Editor's note: This article has been updated to show that cans in pressure canners should be covered by 2-3 inches of water and should be placed in at room temperature.
The Kenai office of the Cooperative Extension Service checks more canner dial gauges than any office in the state.
Alaskans have long smoked, frozen and canned their summer harvest of wild foods for the long winters, but the Kenai Peninsula sees a huge influx of fishermen every summer seeking to preserve their catch as well as locals who enjoy preparing their own food. Linda Tannehill, the 4-H and Youth Development and Health, Home and Family Agent with the Kenai office, said checking the gauges before getting ready to can foods can be essential.
She cited the example of a man who came in with a canner that had been spitting steam around the lid even though the dial read the proper pressure. When the office tested it, it turned out the needle was stuck and wouldn’t go past the moderate range. He had an older canner that did not have a rubber safety plug, so he could have gotten hurt, she said.
“First it’s about food safety, but it’s also about personal safety,” she said.
Canning salmon is one way to save food beyond when it might get freezer burn or to make it portable for camping trips. Good fish quality starts with care in the field — handling with care to avoid bruising, bleeding it immediately, removing the organs and keeping it cold. Some people can smoked salmon, but because the canning process intensifies the smoked flavor, Tannehill said she recommends a light smoke.
Salmon is a low-acidity food, like wild game, and requires a pressure canner to control the growth of Clostridium botulinum, which grows in anaerobic conditions like cans and causes botulism. The canner should be big enough for the cans to be lifted off the bottom of the pot on a rack but still submerged under at least two to three inches of water.
Fish can be canned in chunks or in whole pieces.

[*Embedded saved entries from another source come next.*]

### config.mk
export PLATFORM = sky130hd
export DESIGN_NAME = memory_arbiter
export DESIGN_NICKNAME = d
export VERILOG_FILES = /design/src/rtl/cpu_types_pkg.sv /design/src/rtl/memory_arbiter_stats.sv /design/src/rtl/memory_arbiter.sv
export SDC_FILE = /design/constraint.sdc
export NUM_CORES = 1
export LEC_CHECK = 0
export BUFFER_PORTS_ARGS = -buffer_cell sky130_fd_sc_hd__buf_4
export CAP_MARGIN = 40
export CORE_MARGIN = 8
export CORE_UTILIZATION = 48
export DETAILED_ROUTE_END_ITERATION = 12
export PLACE_DENSITY = 0.89
export SLEW_MARGIN = 25
export SYNTH_ARGS = -nofsm -noshare
export SYNTH_HDL_FRONTEND = slang
export SYNTH_SLANG_ARGS = --single-unit
### constraint.sdc
create_clock -name CLK -period 5.28 [get_ports CLK]
set_input_delay 1.056 -clock CLK [delete_from_list [all_inputs] [get_ports CLK]]
set_output_delay 1.056 -clock CLK [all_outputs]
set_load 0.05 [all_outputs]
### src/rtl/cpu_types_pkg.sv
`default_nettype none
// ============================================================================
// Module      : cpu_types_pkg
// Description : Shared CPU types: RAM status codes, memory arbiter FSM states
//               and the arbiter's last-grant marker.
// Revision    : 1.0 - initial release
// ============================================================================
package cpu_types_pkg;

  // RAM status as reported by the memory on its ramstate lines
  typedef enum logic [1:0] {
    FREE   = 2'd0,
    BUSY   = 2'd1,
    ACCESS = 2'd2,
    ERROR  = 2'd3
  } ramstate_t;

  // Memory arbiter FSM states
  typedef enum logic [1:0] {
    IDLE = 2'd0,
    IACC = 2'd1,
    DACC = 2'd2
  } arb_state_t;

  // Which requester completed the most recent access
  typedef enum logic {
    INSTR = 1'b0,
    DATA  = 1'b1
  } grant_t;

  localparam int STAT_W = 32;

endpackage
`default_nettype wire

### src/rtl/memory_arbiter_stats.sv
`default_nettype none
// ============================================================================
// Module      : memory_arbiter_stats
// Description : Free-running hit and stall counters for memory_arbiter.
//               Present only when MEM_ARB_STATS_EN is defined.
// Revision    : 1.0 - initial release
// ============================================================================
module memory_arbiter_stats
  import cpu_types_pkg::*;
(
  input  logic              CLK,
  input  logic              RST,
  input  logic              ihit,
  input  logic              dhit,
  input  logic              active,
  output logic [STAT_W-1:0] icount,
  output logic [STAT_W-1:0] dcount,
  output logic [STAT_W-1:0] stallcount
);

  // Count completed accesses and cycles spent waiting with a request pending
  always_ff @(posedge CLK or posedge RST) begin
    if (RST) begin
      icount     <= '0;
      dcount     <= '0;
      stallcount <= '0;
    end else begin
      if (ihit) icount <= icount + 1'b1;
      if (dhit) dcount <= dcount + 1'b1;
      if (active && !ihit && !dhit) stallcount <= stallcount + 1'b1;
    end
  end

endmodule
`default_nettype wire

### src/rtl/memory_arbiter.sv
`default_nettype none
// ============================================================================
// Module      : memory_arbiter
// Description : Single-port RAM arbiter between instruction fetch and data
//               memory access. Serialises both requesters onto one RAM port,
//               alternating on contention, and returns one-cycle hit pulses
//               with registered load data.
//               Optional statistics counters: define MEM_ARB_STATS_EN.
// Revision    : 1.0 - initial release
// ============================================================================
module memory_arbiter
  import cpu_types_pkg::*;
#(
  parameter int ADDR_W = 32,
  parameter int DATA_W = 32
) (
  input  logic              CLK,
  input  logic              RST,
  input  logic              halt,
  input  logic              iREN,
  input  logic [ADDR_W-1:0] iaddr,
  output logic              ihit,
  output logic [DATA_W-1:0] iload,
  input  logic              dREN,
  input  logic              dWEN,
  input  logic [ADDR_W-1:0] daddr,
  input  logic [DATA_W-1:0] dstore,
  output logic              dhit,
  output logic [DATA_W-1:0] dload,
  output logic              ramREN,
  output logic              ramWEN,
  output logic [ADDR_W-1:0] ramaddr,
  output logic [DATA_W-1:0] ramstore,
  input  logic [DATA_W-1:0] ramload,
  input  logic [1:0]        ramstate
`ifdef MEM_ARB_STATS_EN
  ,
  output logic [STAT_W-1:0] icount,
  output logic [STAT_W-1:0] dcount,
  output logic [STAT_W-1:0] stallcount
`endif
);

  arb_state_t state;
  grant_t     last_grant;
  ramstate_t  ram_st;
  logic       dreq;
  logic       ireq;
  logic       pick_data;

  assign ram_st = ramstate_t'(ramstate);
  assign dreq   = dREN | dWEN;
  assign ireq   = iREN & ~halt;

  // On contention data goes first unless it won the previous access
  assign pick_data = dreq & (~ireq | (last_grant == INSTR));

  // Arbitration FSM; strobes, address and write data are registered at grant
  // and held until the RAM reports ACCESS or ERROR
  always_ff @(posedge CLK or posedge RST) begin
    if (RST) begin
      state      <= IDLE;
      last_grant <= INSTR;
      ihit       <= 1'b0;
      dhit       <= 1'b0;
      iload      <= '0;
      dload      <= '0;
      ramREN     <= 1'b0;
      ramWEN     <= 1'b0;
      ramaddr    <= '0;
      ramstore   <= '0;
    end else begin
      ihit <= 1'b0;
      dhit <= 1'b0;
      case (state)
        IDLE: begin
          if (pick_data) begin
            state   <= DACC;
            ramaddr <= daddr;
            if (dWEN) begin
              ramWEN   <= 1'b1;
              ramstore <= dstore;
            end else begin
              ramREN <= 1'b1;
            end
          end else if (ireq) begin
            state   <= IACC;
            ramaddr <= iaddr;
            ramREN  <= 1'b1;
          end
        end
        IACC: begin
          if (ram_st == ACCESS) begin
            iload      <= ramload;
            ihit       <= 1'b1;
            last_grant <= INSTR;
            ramREN     <= 1'b0;
            state      <= IDLE;
          end else if (ram_st == ERROR) begin
            // Abandon without a hit; a held request is simply re-arbitrated
            ramREN <= 1'b0;
            state  <= IDLE;
          end
        end
        DACC: begin
          if (ram_st == ACCESS) begin
            if (!ramWEN) dload <= ramload;
            dhit       <= 1'b1;
            last_grant <= DATA;
            ramREN     <= 1'b0;
            ramWEN     <= 1'b0;
            state      <= IDLE;
          end else if (ram_st == ERROR) begin
            ramREN <= 1'b0;
            ramWEN <= 1'b0;
            state  <= IDLE;
          end
        end
        default: begin
          ramREN <= 1'b0;
          ramWEN <= 1'b0;
          state  <= IDLE;
        end
      endcase
    end
  end

`ifdef MEM_ARB_STATS_EN
  memory_arbiter_stats u_stats (
    .CLK        (CLK),
    .RST        (RST),
    .ihit       (ihit),
    .dhit       (dhit),
    .active     (iREN | dREN | dWEN),
    .icount     (icount),
    .dcount     (dcount),
    .stallcount (stallcount)
  );
`endif

endmodule
`default_nettype wire

==> results of run 1 <==
-- worst reg2reg max path: cells and delay by family (launching register included) --
family | cells | cell delay [ns]
buffers and inverters | 3 | 0.69
DFF | 1 | 0.38
adders and majority gates | 1 | 0.16
and+or+nand+nor | 2 | 0.44
muxes | 1 | 0.36
-- cells in the mapped netlist, drive strengths merged, types with 2 or more instances --
library cell	count
inv	40
nand2b	2
o221a	32
ha	3
o21ai	66
nand2	3
buf	25
a22oi	33
nand3b	3
mux2	96
nor2	3
clkbuf	16
dfrtp	135
-- power breakdown --
| group | switching [uW] | internal (uW) | total (uW) |
|---|---|---|---|
| clock network | 439 | 703 | 1140 |
| registers | 291 | 1550 | 1840 |
| logic | 2610 | 1290 | 3900 |
| total | 3340 | 3540 | 6880 |
-- cell type report --
cell class,count,share of cell area [%]
Sequential cell,135,38.3
Multi-Input combinational cell,252,26.7
Timing Repair Buffer,279,24.3
Clock buffer,19,5.02
Tap cell,172,2.44
Inverter,40,1.76
Clock inverter,11,1.45
-- per-layer routing --
metal	vias up	track usage, %	routed length (um)
met1	2399	22.4	6270
met5	-	0	0
met4	0	7.81	334
li1	2218	-	-
met3	24	10.5	2260
met2	242	37.3	9240
-- sequential cells by signal (all words and copies together) (netlist names), 2 cells and up --
name,cells
iload,32
ramaddr,32
ramstore,32
state,2
dload,32
-- through the flow --
stage / cell area [um2] / hold slack [ns] / std cells
global placement: 8170 / 0.468 / 874
finish: 8820 / 0.485 / 908
CTS: 8770 / 0.489 / 905
floorplan: 6150 / 0.485 / 468
detailed placement: 8200 / 0.476 / 875
global route: 8820 / 0.508 / 908
-- how the worst max path moves through the flow --
| stage | end | slack (ns) |
|---|---|---|
| after floorplan | dhit$_DFF_PP0_ | 0.61 |
| after global placement | ramaddr[28]$_DFFE_PP0P_ | 2.23 |
| after detailed placement | ramstore[12]$_DFFE_PP0P_ | 2.39 |
| after CTS | ramstore[12]$_DFFE_PP0P_ | 2.82 |
| after global routing | ramaddr[4]$_DFFE_PP0P_ | 2.80 |
| final | ramaddr[8]$_DFFE_PP0P_ | 2.87 |
-- cell families (layout without fill, tap and decap cells) --
| family | after synthesis | after routing | share of synthesized area, % |
|---|---|---|---|
| simple gates | 16 | 16 | 1.63 |
| mux | 96 | 96 | 17.6 |
| compound gates | 137 | 137 | 18.4 |
| fa+ha+maj | 3 | 3 | 0.610 |
| flops | 135 | 135 | 54.9 |
| buf+inv | 81 | 349 | 6.89 |
==> results.yml, run 1 <==
cts:
  cts-htree-levels: 4
  clock_tree_from_tritoncts: "built"
  clock_tree.buffer_depth: 2
  cts_setup_buffers: 0
  worst_setup_hold_path_clk_slew_ns: 0.06
  cts_num_sinks: 135
  postCtsHoldBufs: 0
  clk-insertion-delay-late_ns: 0.41
  cts_made_buffers: 17
  post_cts_resize_count: 0
  clk_root_buffer_cell: "sky130_fd_sc_hd__clkbuf_16"
worst_setup_path:
  crit_cells: 6
  critPathKind: "in -> reg"
  worst-endpoint-arrival_ns: 2.69
  buffers_inverters_on_critical_path: 3
  ff2ff_path_depth: 7
  worstSetupStartpointType: "input pin"
  worst_setup_path_end_kind: "flop"
  critical_path.reg2reg.startpoint: "state[0]$_DFFE_PP0P_"
  critPathMaxFanout: 37
  timing.critical_path.slowest_stage_cell: "sky130_fd_sc_hd__o21ai_4"
  cpPeakStageDelay_ns: 0.59
  worstPathRequired_ns: 5.56
  cp_cell_sequence: "buf_4, or2_1, buf_4, o21ai_4, buf_16, a22oi_2"
  cp_delay_by_family_top: "buffers and inverters"
  worst_path_most_repeated_cell: "sky130_fd_sc_hd__buf_4"
  crit-reg2reg-capture: "ramstore[19]$_DFFE_PP0P_"
  r2r_setup_slack_ns: 3.13
  crit_path_start: "dWEN"
yosys:
  yosysUniqueCellTypes: 34
  postSynthCellCount: 468
  yosys_most_used_dff: "sky130_fd_sc_hd__dfrtp_1"
  post_synth_main_area_contributors: "sky130_fd_sc_hd__dfrtp_1 (55%), sky130_fd_sc_hd__mux2_2 (11%), sky130_fd_sc_hd__mux2_1 (7.0%)"
  synth_nets: 607
  synth.cell_area_um2: 6150
  yosys_warnings: 0
  synth_edf_count: 0
  postSynthRegisterBits: 135
  synth.avg_cell_area_um2: 13.2
  async_flop_share_pct: 100
  netlist.area_leader.share_pct: 54.9
  synth_top_cell_by_area: "sky130_fd_sc_hd__dfrtp_1"
  ys_seq_area_share_pct: 54.9
hold_path:
  holdCritStartpoint: "ramstore[6]$_DFFE_PP0P_"
  hold_end: "ramstore[6]$_DFFE_PP0P_"
  number_of_stages_on_the_worst_hold_path: 1
  hold_crit_class: "reg -> reg"
final_layout:
  layout.area.seq_um2: 3380
  area_overhead_vs_synth_pct: 43.4
  layout.cells.most_common: "sky130_fd_sc_hd__buf_4"
  fin_util_pct: 70.2
  mostFrequentLayoutCells: "sky130_fd_sc_hd__buf_4 (275), sky130_fd_sc_hd__dfrtp_1 (135), sky130_fd_sc_hd__o21ai_0 (64), sky130_fd_sc_hd__mux2_2 (58), sky130_fd_sc_hd__inv_1 (39)"
  final_layout_size_suffix_gt1_share_pct: 54.9
  antenna_cells_inserted: 0
  fillCellCount: 893
  total_area_of_multi_input_combinational_cells_um2: 2360
  fin_nets: 864
sta:
  maxSlewViolCount: 0
  timing.final.crit_share_pct: 45.7
  final-setup-viol-count: 0
  worst-slew-pin-transition_ns: 0.683
  clock.fmax_mhz: 414
  fin_tns_setup_ns: 0
  postLayoutSetupSlackWorst_ns: 2.87
  rel_slew_slack_pct: 54.3
  final.setup_skew_ns: 0.00430
  post-route-min-period_ns: 2.41
  timing.final.hold_violations: 0
  unrepaired_setup_endpoints_after_global_routing: "no"
floorplan:
  initial_core_util_pct: 49.0
  die-area_um2: 16700
  die_span_x_um: 129
  ios: 268
  core_area_um2: 12600
  placement_rows: 41
  die_height_um: 129
route:
  post_drt_via_cell_ratio: 5.38
  antenna_violating_nets_post_route: 0
  drt_pre_antenna_iters: 5
  drc_errors: 0
  drt_wl_total_um: 18100
  routedWlPerCell_um: 20.0
  initialDrtViolationCount: 339
  via_total_after_detailed_routing: 4883
global_routing:
  antenna_found_initial: 0
  grt_use_total_pct: 21.6
  maximum_number_of_pins_on_one_net_before_global_route_repair: 83
  first_global_vias: 5264
  global_route.overflow_total: 0
  global_route_wire_length_before_repair_um: 27700
power:
  leak_pwr_uw: 0.00423
  finalPower_uw: 6880
  max-vdd-ir-drop_uv: 562
  pwr_per_cell_area_nw_per_um2: 780
outcome:
  status: "finished, final reports clean"
place:
  gp_congestion: 0.850
  dp_hpwl_um: 13500
  place_worst_setup_slack_ns: 2.39
  buffer_ports.inserted: 267
job:
  cap_violations: 0
Power figures use the tool's default switching activity.
==> inputs of run 2 (changes only) <==
--- a/config.mk
+++ b/config.mk
@@ -8,9 +8,9 @@
 export BUFFER_PORTS_ARGS = -buffer_cell sky130_fd_sc_hd__buf_4
 export CAP_MARGIN = 40
 export CORE_MARGIN = 8
-export CORE_UTILIZATION = 48
+export CORE_UTILIZATION = 43
 export DETAILED_ROUTE_END_ITERATION = 12
-export PLACE_DENSITY = 0.89
+export PLACE_DENSITY = 0.84
 export SLEW_MARGIN = 25
 export SYNTH_ARGS = -nofsm -noshare
 export SYNTH_HDL_FRONTEND = slang
==> constraint.sdc (replaced) <==
create_clock -name CLK -period 2 [get_ports CLK]
set_input_delay 0.4 -clock CLK [delete_from_list [all_inputs] [get_ports CLK]]
set_output_delay 0.4 -clock CLK [all_outputs]
set_load 0.05 [all_outputs]
==> results.yml, run 2 (synthesis gave the netlist of run 1 again) <==
outcome:
  status: "finished, final reports clean"
global_routing:
  global_route.overflow_total: 0
  maximum_number_of_pins_on_one_net_before_global_route_repair: 89
  antenna_found_initial: 0
  grt_use_total_pct: 19.8
  global_route_wire_length_before_repair_um: 28600
  first_global_vias: 5445
job:
  cap_violations: 0
worst_setup_path:
  critPathKind: "reg -> reg"
  worstPathRequired_ns: 2.28
  worst-endpoint-arrival_ns: 2.14
  worst_setup_path_end_kind: "flop"
  crit_path_start: "state[0]$_DFFE_PP0P_"
  critical_path.reg2reg.startpoint: "state[0]$_DFFE_PP0P_"
  worstSetupStartpointType: "flop"
  critPathMaxFanout: 32
power:
  max-vdd-ir-drop_uv: 1700
  leak_pwr_uw: 0.00428
  pwr_per_cell_area_nw_per_um2: 2070
sta:
  fin_tns_setup_ns: 0
  rel_slew_slack_pct: 59.2
  post-route-min-period_ns: 1.85
  final-setup-viol-count: 0
  final.setup_skew_ns: 0.00638
  clock.fmax_mhz: 540
  timing.final.hold_violations: 0
  worst-slew-pin-transition_ns: 0.609
  unrepaired_setup_endpoints_after_global_routing: "no"
  timing.final.crit_share_pct: 92.6
  maxSlewViolCount: 0
floorplan:
  die-area_um2: 18400
  core_area_um2: 13900
  die_height_um: 136
  die_span_x_um: 136
  ios: 268
  initial_core_util_pct: 44.2
  placement_rows: 43
cts:
  cts-htree-levels: 4
  cts_num_sinks: 135
  clock_tree_from_tritoncts: "built"
  clk_root_buffer_cell: "sky130_fd_sc_hd__clkbuf_16"
  clock_tree.buffer_depth: 2
  worst_setup_hold_path_clk_slew_ns: 0.06
  clk-insertion-delay-late_ns: 0.41
  postCtsHoldBufs: 0
  cts_setup_buffers: 0
  cts_made_buffers: 17
  post_cts_resize_count: 0
route:
  initialDrtViolationCount: 265
  drt_wl_total_um: 18300
  drt_pre_antenna_iters: 4
  drc_errors: 0
  post_drt_via_cell_ratio: 5.32
  via_total_after_detailed_routing: 4914
  routedWlPerCell_um: 19.8
  antenna_violating_nets_post_route: 0
place:
  dp_hpwl_um: 13600
  buffer_ports.inserted: 267
  gp_congestion: 0.855
hold_path:
  hold_crit_class: "in -> async"
final_layout:
  fin_util_pct: 64.3
  mostFrequentLayoutCells: "sky130_fd_sc_hd__buf_4 (280), sky130_fd_sc_hd__dfrtp_1 (135), sky130_fd_sc_hd__o21ai_0 (64), sky130_fd_sc_hd__mux2_2 (58), sky130_fd_sc_hd__inv_1 (39)"
  fillCellCount: 1051
  final_layout_size_suffix_gt1_share_pct: 55.3
  layout.area.seq_um2: 3380
  antenna_cells_inserted: 0
  fin_nets: 869
  total_area_of_multi_input_combinational_cells_um2: 2370
  area_overhead_vs_synth_pct: 45.5
  layout.cells.most_common: "sky130_fd_sc_hd__buf_4"
## run 2: cell types whose count changed in the layout (fill, tap and decap cells not counted), moves of 2 or more
cell | previous run | this run
sky130_fd_sc_hd__clkinv_4 | 3 | 1
sky130_fd_sc_hd__clkbuf_8 | 1 | 3
sky130_fd_sc_hd__buf_12 | 1 | 3
sky130_fd_sc_hd__buf_4 | 275 | 280
sky130_fd_sc_hd__bufinv_16 | 2 | 4
## run 2: stage by stage
stage	area (um2)	total power (uW)	std cells	hold slack, ns	setup slack [ns]
after floorplan	6160	12000	468	0.485	-0.0792
after global placement	8290	14900	890	0.469	-0.0596
after detailed placement	8310	15300	891	0.482	0.139
after CTS	8950	18700	923	0.149	0.145
after global routing	8950	19300	923	0.183	0.0643
final	8950	18500	923	0.151	0.148
## run 2: area by class of cell
class	instances	share of cell area (%)
Sequential cell	135	37.7
Multi-Input combinational cell	252	26.4
Timing Repair Buffer	284	24.5
Clock buffer	22	5.30
Tap cell	180	2.52
Clock inverter	10	1.86
Inverter	40	1.72
## run 2: worst paths after layout
path | endpoint | slack (ns) | cells past startpoint
worst max-delay path | ramstore[25]$_DFFE_PP0P_ | 0.15 | 6
worst min-delay path | dload[13]$_DFFE_PP0P_ | 0.15 | 3
worst max register to register | ramstore[25]$_DFFE_PP0P_ | 0.15 | 6
worst min register to register | ramstore[29]$_DFFE_PP0P_ | 0.49 | 1
max in group asynchronous | ramaddr[11]$_DFFE_PP0P_ | 1.40 | 3
min in group CLK | ramstore[27]$_DFFE_PP0P_ | 0.20 | 2
## run 2: power by group
group	leakage [uW]	internal, uW	total, uW	switching, uW
sequential	0.00161	4090	4870	784
clock	0.000307	2190	3330	1130
combinational	0.00236	3440	10300	6860
## run 2: critical path, stage by stage (launching register included)
cell	delay, ns
sky130_fd_sc_hd__dfrtp_1	0.39
sky130_fd_sc_hd__inv_1	0.12
sky130_fd_sc_hd__ha_1	0.35
sky130_fd_sc_hd__nand2_1	0.16
sky130_fd_sc_hd__nor2_4	0.13
sky130_fd_sc_hd__buf_12	0.21
sky130_fd_sc_hd__mux2_1	0.36
## run 2: metal layers
layer	share of wire (%)	vias to the layer above	GRT usage [%]
met5	0	-	0
met4	2.4	0	9.19
met3	11	34	8.05
met2	51	217	33.4
met1	36	2431	21.2
li1	-	2232	-
==> inputs of run 3 (changes only) <==
--- a/config.mk
+++ b/config.mk
@@ -11,6 +11,7 @@
 export CORE_UTILIZATION = 43
 export DETAILED_ROUTE_END_ITERATION = 12
 export PLACE_DENSITY = 0.84
+export RECOVER_POWER = 50
 export SLEW_MARGIN = 25
 export SYNTH_ARGS = -nofsm -noshare
 export SYNTH_HDL_FRONTEND = slang
==> results.yml, run 3 (synthesis gave the netlist of run 1 again) <==
outcome:
  status: "finished, final reports clean"
place:
  buffer_ports.inserted: 267
  gp_congestion: 0.855
  dp_hpwl_um: 13600
  dpl-instance-area_um2: 8310
  placed_cells_incl_taps: 891
sta:
  timing.hold.ws_ns: 0.205
  final.setup_skew_ns: 0.00562
  timing.final.hold_violations: 0
  post-route-min-period_ns: 1.85
  timing.final.crit_share_pct: 92.6
  unrepaired_setup_endpoints_after_global_routing: "no"
  final-setup-viol-count: 0
  rel_slew_slack_pct: 21.0
  clock.fmax_mhz: 540
  worst-slew-pin-transition_ns: 1.19
  maxSlewViolCount: 0
global_routing:
  global_route_wire_length_before_repair_um: 28600
  maximum_number_of_pins_on_one_net_before_global_route_repair: 89
  global_route.overflow_total: 0
  grt_use_total_pct: 19.8
  antenna_found_initial: 0
  first_global_vias: 5445
cts:
  cts_made_buffers: 17
  cts-htree-levels: 4
  clock_tree_from_tritoncts: "built"
  post_cts_resize_count: 0
  clk_root_buffer_cell: "sky130_fd_sc_hd__clkbuf_16"
  cts_num_sinks: 135
  cts_setup_buffers: 0
  worst_setup_hold_path_clk_slew_ns: 0.06
  clk-insertion-delay-late_ns: 0.41
  postCtsHoldBufs: 0
  clock_tree.buffer_depth: 2
final_layout:
  layout.cells.most_common: "sky130_fd_sc_hd__buf_4"
  antenna_cells_inserted: 0
  fin_nets: 869
  mostFrequentLayoutCells: "sky130_fd_sc_hd__buf_4 (215), sky130_fd_sc_hd__dfrtp_1 (135), sky130_fd_sc_hd__clkbuf_1 (65), sky130_fd_sc_hd__o21ai_0 (64), sky130_fd_sc_hd__mux2_2 (58)"
  fin_cells: 923
  final_layout_size_suffix_gt1_share_pct: 46.8
  post-route-cell-area_um2: 8700
  area_overhead_vs_synth_pct: 41.3
  fin_util_pct: 62.4
worst_setup_path:
  crit-reg2reg-capture: "ramstore[25]$_DFFE_PP0P_"
  r2r_setup_slack_ns: 0.15
  worstSetupStartpointType: "flop"
  worst_setup_path_end_kind: "flop"
  critPathMaxFanout: 32
  worstPathRequired_ns: 2.28
  worst-endpoint-arrival_ns: 2.14
  worst_setup_path_endpoint: "ramstore[25]$_DFFE_PP0P_"
  critical_path.reg2reg.startpoint: "state[0]$_DFFE_PP0P_"
  crit_path_start: "state[0]$_DFFE_PP0P_"
  critPathKind: "reg -> reg"
  ff2ff_path_depth: 6
floorplan:
  initial_core_util_pct: 44.2
  placement_rows: 43
  core_area_um2: 13900
  die_span_x_um: 136
  ios: 268
  die_height_um: 136
  die-area_um2: 18400
hold_path:
  hold_crit_class: "in -> reg"
  number_of_stages_on_the_worst_hold_path: 2
route:
  routedWlPerCell_um: 19.8
  antenna_violating_nets_post_route: 0
  drt_pre_antenna_iters: 6
  via_total_after_detailed_routing: 4928
  post_drt_via_cell_ratio: 5.34
  drc_errors: 0
  drt_wl_total_um: 18300
  initialDrtViolationCount: 269
job:
  cap_violations: 0
power:
  finalPower_uw: 17900
  max-vdd-ir-drop_uv: 1640
  leak_pwr_uw: 0.00404
  pwr_per_cell_area_nw_per_um2: 2060
[run 3: cell count changes in the layout (fill, tap and decap cells not counted)]
| cell | previous run | this run |
|---|---|---|
| sky130_fd_sc_hd__clkbuf_4 | 0 | 2 |
| sky130_fd_sc_hd__clkinvlp_4 | 3 | 2 |
| sky130_fd_sc_hd__buf_12 | 3 | 2 |
| sky130_fd_sc_hd__clkbuf_1 | 2 | 65 |
| sky130_fd_sc_hd__clkbuf_2 | 0 | 1 |
| sky130_fd_sc_hd__clkinvlp_2 | 0 | 1 |
| sky130_fd_sc_hd__buf_4 | 280 | 215 |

Tannehill said she sometimes offers courses showing people how to prepare for salmon canning, beginning with fish preparation and continuing though the process. However, between the preparation and the actual canning, it sometimes take as much as four hours, she said.
When cutting, Tannehill said she uses the jar for measurement to make sure the cuts will fit.
“Regardless of whether it’s filleted fish or one chunk of fish, you want to leave an inch of headspace,” she said.
Once the jars are sealed and the lids tightened, they can be placed in the canner with room-temperature water. Research has shown that fish has to have at least 100 minutes of processing at a minimum pressure of 11 pounds to be safe to eat, Tannehill said.
No water or oil is necessary for salmon, though people can add herbs like basil, salt or garlic if they like without any additional time to fish because fish has to process for so long. For halibut, people can add up to four tablespoons of oil per pint jar to moisten the fish, she said.
After the 100 minutes is up, the canner should be removed from the heat and let to cool, allowing the pressure to drop naturally. Once the pressure has dropped to zero, the jars can be removed and placed on newspaper or a towel. After 12 hours, the lids should be curved downward in the middle and not flex undera touch. If they do, the seal did not take. People should check for nicks on the edge of the jar, and if necessary, change jars and reprocess within 24 hours using the same steps.
Canned salmon can be a quick, easy meal for the end of a day, Tannehill said.
“It really is a convenience food,” she said. “You could open up a jar of canned salmon and have salmon patties in 30 minutes.”
The Cooperative Extension Service offers literature with full instructions, recipes and tips for canning and smoking salmon at its office on Kalifornsky Beach Road, in the same buildling as the Alaska Department of Fish and Game offices.